South Carolina is taking a stand to protect student privacy and safety, urging the U.S. Supreme Court to uphold its policy barring transgender students in state-funded schools from using bathrooms that align with their gender identity rather than their biological s*x. In an emergency appeal filed Thursday, the state asked the justices to lift a lower-court injunction blocking enforcement of the bathroom policy, which took effect in July 2024. The policy requires the state Department of Education to withhold 25 percent of funding from school districts that violate it, ensuring compliance with a measure designed to safeguard students in vulnerable spaces.
The bathroom policy “is designed to protect the privacy and safety of all students in a space that has historically been recognized as intimate and vulnerable,” the state wrote in its appeal. This common-sense approach prioritizes the well-being of all students, maintaining clear boundaries in restrooms based on biological realities, not subjective identities.
The appeal comes after a challenge from a teenage transgender boy in the Berkeley County School District, who was suspended for using boys’ restrooms.

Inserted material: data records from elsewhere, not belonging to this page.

==> flow/design.v <==
module bin7seg(qout, seg_out);
input [3:0] qout;
output [6:0] seg_out;
reg [6:0] seg_out;
always@(*)
	begin
	case(qout)
	   4'b0000 : seg_out <= 7'b100_0000;  
	   4'b0001 : seg_out <= 7'b111_1001;  
	   4'b0010 : seg_out <= 7'b010_0100;  
	   4'b0011 : seg_out <= 7'b011_0000;  
	   4'b0100 : seg_out <= 7'b001_1001;  
	   4'b0101 : seg_out <= 7'b001_0010;  
	   4'b0110 : seg_out <= 7'b000_0010;  
	   4'b0111 : seg_out <= 7'b101_1000;  
	   4'b1000 : seg_out <= 7'b000_0000;  
	   4'b1001 : seg_out <= 7'b001_0000;  
	   4'b1010 : seg_out <= 7'b000_1000;   
	   4'b1011 : seg_out <= 7'b000_0011;   
	   4'b1100 : seg_out <= 7'b100_0110;  
	   4'b1101 : seg_out <= 7'b010_0001;  
	   4'b1110 : seg_out <= 7'b000_0100;  
	   4'b1111 : seg_out <= 7'b000_1110;  
		default : seg_out <= 7'b100_0000;
	endcase
	end
endmodule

His lawyers, backed by Public Justice’s Student’s Civil Rights Project, claim the policy violates Title IX, the federal law prohibiting s*x-based discrimination in education.
“South Carolina wants the Supreme Court to take the extraordinary remedy of intervening in an ongoing lower court appeal — all because the state wants to stop one ninth grader from using boys’ restrooms while that appeal proceeds,” said Alexandra Brodsky, litigation director for the group. She added, “This case does not present the sort of emergency that would justify such intervention.”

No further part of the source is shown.